RESULTS: Of the 885 women in the study (mean [SD] age, 44.5 [6.6] years), 442 were randomized to receive HDCT, and 443 were randomized to receive CDCT. With 20.4 years median follow-up (interquartile range, 19.2-22.0 years), the 20-year overall survival was 45.3% with HDCT and 41.5% with CDCT (hazard ratio, 0.89; 95% CI, 0.75-1.06). The absolute improvement in 20-year overall survival was 14.6% (hazard ratio, 0.72; 95% CI, 0.54-0.95) for patients with 10 or more invoved axillary lymph nodes and 15.4% (hazard ratio, 0.67; 95% CI, 0.42-1.05) for patients with triple-negative breast cancer. The cumulative incidence risk of a second malignant neoplasm at 20 years or major cardiovascular events was similar in both treatment groups (20-year cumulative incidence risk for second malignant neoplasm was 12.1% in the HDCT group vs 16.2% in the CDCT group, P=.10), although patients in the HDCT group more often had hypertension (21.7% vs 14.3%, P=.02), hypercholesterolemia (15.7% vs 10.6%, P=.04), and dysrhythmias (8.6% vs 4.6%, P=.005).

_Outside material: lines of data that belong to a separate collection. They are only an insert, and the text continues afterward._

This design comes from an exercise in tuning for small area, a short achievable clock period and few clock cycles on the open sky130 flow, not from production work.
RTL that was checked went through simulation tests only; none was proved equivalent to the original.

## mmm_r2mm_2n
module mmm_r2mm_2n
#(
    parameter K = 256
)
(
    input   wire            clk     ,
    input   wire            rst_n   ,
    input   wire [K-1  :0]  x       ,
    input   wire [K-1  :0]  y       ,
    input   wire [K-1  :0]  m       ,
    input   wire            req     ,
    output  wire [K-1  :0]  res     ,
    output  reg             val     
);
export LEC_CHECK = 0
export CAP_MARGIN = 20
export CELL_PAD_IN_SITES_DETAIL_PLACEMENT = 1
export CORE_MARGIN = 2
export CORE_UTILIZATION = 55
export SETUP_SLACK_MARGIN = 2
export SLEW_MARGIN = 20
export SYNTH_HIERARCHICAL = 1
export SYNTH_MINIMUM_KEEP_SIZE = 0
export TNS_END_PERCENT = 60
create_clock -name core_clock -period 30.0 [get_ports {clk}]
standard.sh (not shown) runs the stock make flow with config.mk's settings and CLKGATE_MAP_FILE= SYNTH_SCRIPT=/design/flow/synth_recipe.tcl, a recipe that flattens the netlist after the stock synthesis.
==> flow/flow/run.sh <==
#!/bin/bash
set -uo pipefail
bash standard.sh SETUP_SLACK_MARGIN=22.5 MATCH_CELL_FOOTPRINT=0 \
  'BUFFER_PORTS_ARGS=-buffer_cell sky130_fd_sc_hd__buf_2' finish > standard_flow.log 2>&1
==> next run, changes <==
GPL_TIMING_DRIVEN = 0   (was default)
TNS_END_PERCENT = 5   (was 60)
First-iteration DRC count rose by 20%.
Flip-flop and latch count does not change.
Synthesized cell count is unchanged.
Global-route usage rose by 6.4 points.
Cell area rose by 3.8%.
Cell count rose by 8.0%.
Count of clock-buffer cells in the layout fell by 7.
Synthesized area is unchanged.
==> next run, changes <==
GPL_TIMING_DRIVEN = default   (was 0)
TNS_END_PERCENT = 25   (was 5)
Routed wire length is lower by 10%; maximum frequency is higher by 3.5%; utilization is lower by 2.2 points; register-to-register slack improves by 0.23 ns; via count is lower by about 7%; cell area is lower by 3.5%; die area is unchanged; count of clock-buffer cells in the layout stays the same; synthesized cell count does not change; hold slack degrades by 0.0087 ns.
Function was not checked in any run of this note: the RTL went through the layout flow alone.


mmm_r2mm_2n, a different RTL version from the one above (not shown whole).
For scale: roughly 15000 cells after synthesis, roughly 160000 sq um of cells after synthesis.
clock: 30.0 ns
lec_check: 0
cap_margin: 20
core_margin: 2
core_utilization: 55
setup_slack_margin: 2
slew_margin: 20
synth_hierarchical: 1
synth_minimum_keep_size: 0
tns_end_percent: 100
==> flow/flow/run.sh <==
#!/bin/bash
set -uo pipefail
bash standard.sh SETUP_SLACK_MARGIN=22.7 MATCH_CELL_FOOTPRINT=0 \
  'BUFFER_PORTS_ARGS=-buffer_cell sky130_fd_sc_hd__buf_2' finish > standard_flow.log 2>&1
Next try:
==> flow/flow/run.sh (replaced) <==
#!/bin/bash
set -uo pipefail
bash standard.sh SETUP_SLACK_MARGIN=22.5 MATCH_CELL_FOOTPRINT=0 \
  'BUFFER_PORTS_ARGS=-buffer_cell sky130_fd_sc_hd__buf_2' finish > standard_flow.log 2>&1
- CTS_CLUSTER_DIAMETER: unset -> 100
- CTS_CLUSTER_SIZE: unset -> 30
- TNS_END_PERCENT: 100 -> 5
Wire length fell by a few percent; worst setup slack degrades by 0.18 ns; cell area drops by a few percent; global-route usage falls by 1.3 points; synthesized area stays the same; clock skew hardly moves.
No run of this note included a check of the RTL's function; only the layout flow was run.


mmm_r2mm_2n, a different RTL version from the one above (not shown whole).
Size in the first run: about 1000 I/O pins.
==> flow/design.v (excerpt) <==
module mmm_r2mm_2n
#(
    parameter K = 256
)
(
    input   wire            clk     ,
    input   wire            rst_n   ,
    input   wire [K-1  :0]  x       ,
    input   wire [K-1  :0]  y       ,
    input   wire [K-1  :0]  m       ,
    input   wire            req     ,
    output  wire [K-1  :0]  res     ,
    output  reg             val     
);
export LEC_CHECK = 0
export CAP_MARGIN = 20
export CELL_PAD_IN_SITES_DETAIL_PLACEMENT = 1
export CORE_MARGIN = 2
export CORE_UTILIZATION = 49
export GPL_ROUTABILITY_DRIVEN = 0
export SETUP_SLACK_MARGIN = 2
export SLEW_MARGIN = 20
export SYNTH_HIERARCHICAL = 1
export SYNTH_MINIMUM_KEEP_SIZE = 0
export TNS_END_PERCENT = 40
create_clock -name core_clock -period 30.0 [get_ports {clk}]
==> flow/flow/run.sh <==
#!/bin/bash
set -uo pipefail
bash standard.sh SETUP_SLACK_MARGIN=22.5 MATCH_CELL_FOOTPRINT=0 \
  'BUFFER_PORTS_ARGS=-buffer_cell sky130_fd_sc_hd__buf_2' finish > standard_flow.log 2>&1
The baseline ran to the end with no violations.
Testbench counts at the start, summed over its fixed seeds: cycles 34,568.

CONCLUSIONS AND RELEVANCE: High-dose chemotherapy provided no long-term survival benefit in unselected patients with stage III breast cancer but did provide improved overall survival in very high-risk patients (ie, with ≥10 involved axillary lymph nodes). High-dose chemotherapy did not affect long-term risk of a second malignant neoplasm or major cardiovascular events.

TRIAL REGISTRATION: ClinicalTrials.gov Identifier: NCT03087409

PMID: 31999296

DOI: 10.1001/jamaoncol.2019.6276